ISG-ICS / cloudberry

Big Data Visualization
http://cloudberry.ics.uci.edu
90 stars 82 forks source link

Elasticsearch Adapter #584

Closed tahoe01 closed 4 years ago

tahoe01 commented 6 years ago

Overview

Develop an adapter to support Elasticsearch as the data search engine of Cloudberry.

Related Evaluation

Issue #568

Codebase

es-adpater

Issue 1: Transaction

Description:

Creating a view table includes four queries in AsterixDB:

Expected behavior

Send only one request to Elasticsearch and complete all of the four queries above sequentially.

Problem

Referred from an Elastic blog, there is no native support for transaction (consecutive sequence of SQL statements).

  1. In our initial implementation, Elasticsearch sometimes doesn't handle the request following our post order. For example, Elasticsearch may handle the request in the following order:

An error occurs when Elasticsearch handles the third request because the twitter index has been dropped.

  1. Our initial implementation first fetches selected records from Elasticsearch to Cloudberry and then injects the records to the destination index in Elasticsearch.

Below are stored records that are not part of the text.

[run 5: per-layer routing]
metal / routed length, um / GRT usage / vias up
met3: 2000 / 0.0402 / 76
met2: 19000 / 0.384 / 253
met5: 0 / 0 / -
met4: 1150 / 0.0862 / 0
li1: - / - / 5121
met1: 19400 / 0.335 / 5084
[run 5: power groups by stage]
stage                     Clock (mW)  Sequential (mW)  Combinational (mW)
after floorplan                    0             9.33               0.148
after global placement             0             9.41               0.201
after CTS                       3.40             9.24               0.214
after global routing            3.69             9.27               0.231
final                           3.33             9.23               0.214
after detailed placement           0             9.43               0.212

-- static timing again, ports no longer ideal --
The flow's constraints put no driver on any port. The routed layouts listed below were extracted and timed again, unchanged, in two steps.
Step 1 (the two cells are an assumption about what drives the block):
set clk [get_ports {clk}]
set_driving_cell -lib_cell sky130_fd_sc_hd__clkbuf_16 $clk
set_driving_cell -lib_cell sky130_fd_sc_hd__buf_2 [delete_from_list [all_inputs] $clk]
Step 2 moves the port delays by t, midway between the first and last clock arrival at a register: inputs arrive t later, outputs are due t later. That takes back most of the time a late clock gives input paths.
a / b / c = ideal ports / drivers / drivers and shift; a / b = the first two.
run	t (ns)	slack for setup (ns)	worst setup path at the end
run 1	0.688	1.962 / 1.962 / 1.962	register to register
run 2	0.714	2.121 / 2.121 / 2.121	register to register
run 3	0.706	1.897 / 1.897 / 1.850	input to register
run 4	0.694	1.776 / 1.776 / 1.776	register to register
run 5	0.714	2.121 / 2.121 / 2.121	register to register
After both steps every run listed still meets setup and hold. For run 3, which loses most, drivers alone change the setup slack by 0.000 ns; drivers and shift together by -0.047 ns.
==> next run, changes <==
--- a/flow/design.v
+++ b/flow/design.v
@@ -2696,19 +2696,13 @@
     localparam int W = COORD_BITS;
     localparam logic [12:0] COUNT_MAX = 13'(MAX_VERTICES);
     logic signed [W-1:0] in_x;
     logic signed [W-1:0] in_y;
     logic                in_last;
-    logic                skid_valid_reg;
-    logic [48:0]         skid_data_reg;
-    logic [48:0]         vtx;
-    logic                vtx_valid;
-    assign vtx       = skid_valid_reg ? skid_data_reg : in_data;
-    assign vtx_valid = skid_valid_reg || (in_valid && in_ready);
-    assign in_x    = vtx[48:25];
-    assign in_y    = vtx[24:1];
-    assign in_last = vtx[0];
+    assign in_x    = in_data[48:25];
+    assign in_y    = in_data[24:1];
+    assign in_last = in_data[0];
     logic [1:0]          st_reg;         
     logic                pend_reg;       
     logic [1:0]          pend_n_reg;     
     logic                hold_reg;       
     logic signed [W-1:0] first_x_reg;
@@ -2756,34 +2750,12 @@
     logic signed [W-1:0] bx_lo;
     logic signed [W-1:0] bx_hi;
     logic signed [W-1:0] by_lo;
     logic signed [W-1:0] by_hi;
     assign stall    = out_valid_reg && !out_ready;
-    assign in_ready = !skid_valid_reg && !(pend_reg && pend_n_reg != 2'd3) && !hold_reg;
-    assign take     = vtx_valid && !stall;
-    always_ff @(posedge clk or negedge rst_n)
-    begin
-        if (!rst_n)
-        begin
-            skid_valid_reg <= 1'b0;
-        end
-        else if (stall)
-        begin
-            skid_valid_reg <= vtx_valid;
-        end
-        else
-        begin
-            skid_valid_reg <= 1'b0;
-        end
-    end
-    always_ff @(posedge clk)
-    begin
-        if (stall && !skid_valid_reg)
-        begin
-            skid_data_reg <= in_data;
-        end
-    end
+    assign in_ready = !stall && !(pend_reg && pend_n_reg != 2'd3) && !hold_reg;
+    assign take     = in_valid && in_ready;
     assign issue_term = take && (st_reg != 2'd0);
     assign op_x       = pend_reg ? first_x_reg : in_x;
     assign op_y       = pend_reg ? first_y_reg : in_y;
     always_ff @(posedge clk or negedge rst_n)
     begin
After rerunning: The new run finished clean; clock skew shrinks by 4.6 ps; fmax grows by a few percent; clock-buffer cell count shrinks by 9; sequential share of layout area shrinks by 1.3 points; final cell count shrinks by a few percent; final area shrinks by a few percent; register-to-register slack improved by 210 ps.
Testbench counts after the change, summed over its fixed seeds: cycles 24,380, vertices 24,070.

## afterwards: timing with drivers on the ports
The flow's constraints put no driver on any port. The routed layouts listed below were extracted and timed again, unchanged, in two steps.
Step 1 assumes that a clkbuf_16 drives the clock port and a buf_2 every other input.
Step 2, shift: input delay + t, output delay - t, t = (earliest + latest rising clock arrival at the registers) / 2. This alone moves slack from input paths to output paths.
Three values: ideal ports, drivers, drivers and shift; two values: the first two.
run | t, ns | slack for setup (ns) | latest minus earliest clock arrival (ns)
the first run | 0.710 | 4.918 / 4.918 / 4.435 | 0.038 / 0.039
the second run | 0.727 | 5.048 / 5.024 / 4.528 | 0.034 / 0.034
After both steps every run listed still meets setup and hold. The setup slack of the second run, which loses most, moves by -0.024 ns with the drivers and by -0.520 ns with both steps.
Source: an optimization exercise on an open RTL-to-GDS flow (aim: small area, a short achievable clock period and few clock cycles per item). Production flows keep margins and buffers that such runs may drop.
The RTL was checked by simulation tests, not by an equivalence proof against the original design.
Power is estimated from default activity; no workload was simulated.

==> 05-26: inputs <==
==> flow/design.v (excerpt) <==
module ex_stage_top (
    input  logic        clk,
    input  logic        rst_i,
    input  logic        valid_i,
    input  logic [7:0]  req_aluop_i,
    input  logic [2:0]  req_alusel_i,
    input  logic [31:0] req_reg1_i,
    input  logic [31:0] req_reg2_i,
    input  logic [4:0]  req_wd_i,
    input  logic        req_wreg_i,
    output logic        stall_o,
    output logic        wb_valid_o,
    output logic [4:0]  wb_wd_o,
    output logic        wb_wreg_o,
    output logic [31:0] wb_wdata_o
);
    ex_stage i_ex_stage (
        .clk        (clk),
        .rst_i      (rst_i),
        .valid_i    (valid_i),
        .aluop_i    (req_aluop_i),
        .alusel_i   (req_alusel_i),
        .reg1_i     (req_reg1_i),
        .reg2_i     (req_reg2_i),
        .wd_i       (req_wd_i),
        .wreg_i     (req_wreg_i),
        .stall_o    (stall_o),
        .wb_valid_o (wb_valid_o),
        .wb_wd_o    (wb_wd_o),
        .wb_wreg_o  (wb_wreg_o),
        .wb_wdata_o (wb_wdata_o)
    );
endmodule
Settings: LEC_CHECK=0, ABC_AREA=1, CAP_MARGIN=20, CORE_MARGIN=2, CORE_UTILIZATION=60, SLEW_MARGIN=20; clock period 18.5 ns.
run.sh (not shown) runs the stock make flow with config.mk's settings and CLKGATE_MAP_FILE= SYNTH_SCRIPT=/design/flow/synth_recipe.tcl, a recipe that flattens the netlist after the stock synthesis.
==> 06-16 (differences from 05-26) <==
--- a/flow/design.v
+++ b/flow/design.v
@@ -882,17 +882,18 @@
     end
 endmodule
 module ex_add64 (
     input  logic [63:0] a_i,
     input  logic [63:0] b_i,
     input  logic        ci_i,
     output logic [63:0] sum_o,
     output logic [63:0] and_o,
-    output logic [63:0] xor_o
+    output logic [63:0] xor_o,
+    output logic [63:0] carry_o
 );
     logic [63:0] g0, p0, g, p, gn, pn;
     assign g0 = a_i & b_i;
     assign p0 = a_i ^ b_i;
     always_comb begin
         g    = g0;
         p    = p0;
         g[0] = g0[0] | (p0[0] & ci_i);
@@ -907,16 +908,17 @@
             end
             g = gn;
             p = pn;
         end
     end
     assign sum_o = p0 ^ {g[62:0], ci_i};
     assign and_o = g0;
     assign xor_o = p0;
+    assign carry_o = g;
 endmodule
 module ex_stage (
     input  logic        clk,
     input  logic        rst_i,
     input  logic        valid_i,
     input  logic [7:0]  aluop_i,
     input  logic [2:0]  alusel_i,
     input  logic [31:0] reg1_i,
@@ -937,53 +939,48 @@
     logic we_hi, we_lo, trap;
     logic [1:0] cnt_q;
     assign sel_nop   = (alusel_i == 3'd0);
     assign sel_logic = (alusel_i == 3'd1);
     assign sel_shift = (alusel_i == 3'd2);
     assign sel_move  = (alusel_i == 3'd3);
     assign sel_arith = (alusel_i == 3'd4);
     assign sel_mul   = (alusel_i == 3'd5);
-    assign is_mulop = sel_mul || (sel_nop && (aluop_i[7] || aluop_i[3]));
+    assign is_mulop = sel_mul || (sel_nop && (aluop_i[5] || aluop_i[3]));
     assign last     = (cnt_q == 2'(NP - 1));
     assign stall_o  = !last && !alusel_i[1] &&
                       (alusel_i[2] ? (aluop_i[3] && aluop_i[7]) : (aluop_i[3] || aluop_i[7]));
     assign stall    = valid_i && is_mulop && !last;
     assign accept   = valid_i && !rst_i && !stall;
     always_ff @(posedge clk) begin
         if (rst_i || !stall) begin
             cnt_q <= 2'd0;
         end else begin
             cnt_q <= cnt_q + 2'd1;
         end
     end
-    assign is_acc  = sel_nop && aluop_i[7];
-    assign is_sub  = sel_nop && aluop_i[7] && aluop_i[3] && aluop_i[1];
-    assign is_mt   = sel_nop && !aluop_i[7] && !aluop_i[3] && aluop_i[4];
-    assign we_hi   = sel_nop && (aluop_i[7] || aluop_i[3] || (aluop_i[4] && !aluop_i[1]));
-    assign we_lo   = sel_nop && (aluop_i[7] || aluop_i[3] || (aluop_i[4] && aluop_i[1]));
+    assign is_acc  = sel_nop && aluop_i[5];
+    assign is_sub  = sel_nop && aluop_i[5] && aluop_i[3] && aluop_i[1];
+    assign is_mt   = sel_nop && !aluop_i[5] && !aluop_i[3] && aluop_i[4];
+    assign we_hi   = sel_nop && (aluop_i[5] || aluop_i[3] || (aluop_i[4] && !aluop_i[1]));
+    assign we_lo   = sel_nop && (aluop_i[5] || aluop_i[3] || (aluop_i[4] && aluop_i[1]));
     assign mul_sgn = aluop_i[0] ^ (aluop_i[1] || aluop_i[4]);
-    logic [31:0] shift_res, arith_res, alu_res;
-    logic        is_addsub, do_sub, is_pass;
+    logic [31:0] shift_res, arith_res;
+    logic        is_addsub, do_sub, is_pass, is_clz;
     logic [63:0] row0, row1, s_d, c_d, fb, fb2, sum, hilo;
     logic [NR*NP-1:0] d_one, d_two, d_neg;
     logic [NR-1:0]    r_one, r_two, r_neg;
     logic        acc_p_q, sub_p_q;
     ex_bitwise i_ex_bitwise (
         .left_i  (aluop_i[6]),
         .arith_i (aluop_i[0]),
         .reg1_i  (reg1_i),
         .reg2_i  (reg2_i),
         .shift_o (shift_res)
     );
-    ex_arith i_ex_arith (
-        .clo_i   (aluop_i[7] && aluop_i[0]),
-        .reg1_i  (reg1_i),
-        .count_o (arith_res)
-    );
     always_comb begin
         logic [32:0] y;
         y = {reg2_i, 1'b0};
         for (int i = 0; i < 16; i++) begin
             d_one[i] = y[2*i+1] ^ y[2*i];
             d_two[i] = (y[2*i+2] & ~y[2*i+1] & ~y[2*i]) | (~y[2*i+2] & y[2*i+1] & y[2*i]);
             d_neg[i] = y[2*i+2];
         end
@@ -1020,28 +1017,27 @@
         .one_i  (r_one),
         .two_i  (r_two),
         .neg_i  (r_neg),
         .fb_i   (fb),
         .fb2_i  (fb2),
         .row0_o (row0),
         .row1_o (row1)
     );
-    assign trap = sel_arith && !aluop_i[7] && !aluop_i[3] && !(aluop_i[6] ^ aluop_i[0]);
-    assign is_addsub = sel_arith && !aluop_i[7];
+    assign trap = sel_arith && !is_clz && !aluop_i[3] && !(aluop_i[6] ^ aluop_i[0]);
+    assign is_clz    = aluop_i[5] && aluop_i[4];
+    assign is_addsub = sel_arith && !is_clz;
     assign do_sub    = aluop_i[1] && !aluop_i[6];
-    assign is_pass = is_addsub || sel_logic;
-    assign alu_res = ({32{sel_shift}} & shift_res) |
-                     ({32{sel_arith}} & arith_res);
-    assign s_d = is_mulop ? row0 : (is_mt ? {reg1_i, reg1_i} : (is_pass ? {32'b0, reg1_i} : {32'b0, alu_res}));
+    assign is_pass = sel_arith || sel_logic;
+    assign s_d = is_mulop ? row0 : (is_mt ? {reg1_i, reg1_i} : (is_pass ? {32'b0, reg1_i} : {32'b0, shift_res}));
     assign c_d = is_mulop ? row1 : (is_pass ? {32'b0, reg2_i ^ {32{is_addsub && do_sub}}} : 64'b0);
     logic [63:0] s_q, c_q;
     logic        v_q, we_hi_q, we_lo_q, sub_q, mfhi_q, mflo_q, res_q;
-    logic        and_q, or_q, xor_q, nor_q;
-    logic [63:0] andv, xorv;
+    logic        and_q, or_q, xor_q, nor_q, clz_q, clo_q;
+    logic [63:0] andv, xorv, carry;
     logic        cin_q, trap_q, slt_q, uns_q, ovf, lt;
     logic [4:0]  wd_q;
     logic        wreg_q;
     always_ff @(posedge clk) begin
         if (rst_i) begin
             v_q     <= 1'b0;
             we_hi_q <= 1'b0;
             we_lo_q <= 1'b0;
@@ -1052,17 +1048,19 @@
         end
     end
     always_ff @(posedge clk) begin
         s_q    <= s_d;
         c_q    <= c_d;
         sub_q  <= is_sub;
         mfhi_q <= sel_move && !aluop_i[1];
         mflo_q <= sel_move && aluop_i[1];
-        res_q  <= !sel_nop && !sel_move && !sel_logic && !(is_addsub && aluop_i[3]);
+        res_q  <= sel_shift || sel_mul || (is_addsub && !aluop_i[3]);
+        clz_q  <= sel_arith && is_clz;
+        clo_q  <= aluop_i[0];
         and_q  <= sel_logic && !aluop_i[1] && !aluop_i[0];
         or_q   <= sel_logic && !aluop_i[1] &&  aluop_i[0];
         xor_q  <= sel_logic &&  aluop_i[1] && !aluop_i[0];
         nor_q  <= sel_logic &&  aluop_i[1] &&  aluop_i[0];
         cin_q  <= is_addsub && do_sub;
         trap_q <= trap;
         slt_q  <= is_addsub && aluop_i[3];
         uns_q  <= aluop_i[0];
@@ -1070,32 +1068,39 @@
         wreg_q <= wreg_i;
     end
     ex_add64 i_ex_add64 (
         .a_i   (s_q),
         .b_i   (c_q),
         .ci_i  (cin_q),
         .sum_o (sum),
         .and_o (andv),
-        .xor_o (xorv)
+        .xor_o (xorv),
+        .carry_o (carry)
+    );
+    ex_arith i_ex_arith (
+        .clo_i   (clo_q),
+        .reg1_i  (s_q[31:0]),
+        .count_o (arith_res)
     );
-    assign ovf = (s_q[31] == c_q[31]) && (sum[31] != s_q[31]);
-    assign lt  = (s_q[31] == c_q[31]) ? (s_q[31] ^ uns_q) : sum[31];
+    assign ovf = (s_q[31] == c_q[31]) && (carry[30] != s_q[31]);
+    assign lt  = (s_q[31] == c_q[31]) ? (s_q[31] ^ uns_q) : !carry[30];
     ex_hilo i_ex_hilo (
         .clk     (clk),
         .rst_i   (rst_i),
         .we_hi_i (we_hi_q),
         .we_lo_i (we_lo_q),
         .wdata_i (sum ^ {64{sub_q}}),
         .hilo_o  (hilo)
     );
     assign wb_valid_o = v_q;
     assign wb_wd_o    = wd_q;
     assign wb_wreg_o  = wreg_q && !(trap_q && ovf);
     assign wb_wdata_o = ({32{res_q}} & sum[31:0]) |
+                        ({32{clz_q}} & arith_res) |
                         ({32{and_q}} & andv[31:0]) |
                         ({32{xor_q}} & xorv[31:0]) |
                         ({32{or_q}}  & (andv[31:0] | xorv[31:0])) |
                         ({32{nor_q}} & ~(andv[31:0] | xorv[31:0])) |
                         {31'b0, slt_q && lt} |
                         ({32{mfhi_q}} & hilo[63:32]) |
                         ({32{mflo_q}} & hilo[31:0]);
 endmodule
==> notes <==
- 05-26 finished with timing, DRC and antenna clean. 06-16 finished with timing, DRC and antenna clean.
- In 06-16 the first-iteration DRC count is smaller than in 05-26, by about 0.22%.
- Of 06-16 and 05-26, 05-26 has the higher clock skew (gap 0.0050 ns).
- Against 06-16, the maximum frequency of 05-26 is smaller by about 4%.
- Synthesized cell count: 06-16 is smaller than 05-26 (0.47%).
- Clock power is about the same in 05-26 and 06-16.
- Between 06-16 and 05-26, the lower final cell count is in 06-16 (gap 0.43%, measured against 05-26).
- Against 06-16, the non-clock buffer count of 05-26 is higher by 3.
Testbench counts of 05-26, summed over its fixed seeds: cycles 19,190, items 16,000.
Testbench counts of 06-16, summed over its fixed seeds: cycles 19,190, items 16,000.

## what the ideal ports hide
The results above use ideal ports. As a check the final layouts listed here were re-extracted and re-timed, cells and wires unchanged. Step 1 assumes that a clkbuf_16 drives the clock port and a buf_2 every other input. Step 2 also shifts input and output timing later by t, the mid clock arrival at the registers, as if the neighbouring blocks saw the same clock. Slacks: ideal / step 1 / step 2; pairs: ideal / step 1.
| run | t, ns | setup WS [ns] | worst hold slack (ns) | worst slew at a driven data input, ns |
|---|---|---|---|---|
| 05-26 | 0.609 | 9.053 / 9.031 / 8.574 | 0.456 / 0.456 / 0.456 | 0.06 |
| 06-16 | 0.601 | 9.451 / 9.471 / 8.870 | 0.455 / 0.455 / 0.455 | 0.05 |
After both steps setup and hold are still met in every run listed. The setup slack of 06-16, which loses most, moves by +0.020 ns with the drivers and by -0.581 ns with both steps.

In this way, we need to send two requests for this single query. In addition, there is a high overhead for Cloudberry to process a large amount of data.

Solution

Loop through a query list. The query list consists of three queries sent in three requests:

Note: In the loop, after each request is posted to Elasticsearch, we call Await.ready(). Then, the next request will not be posted until we get the response of the previous request. By doing so, the synchronization of three requests is realized in this loop.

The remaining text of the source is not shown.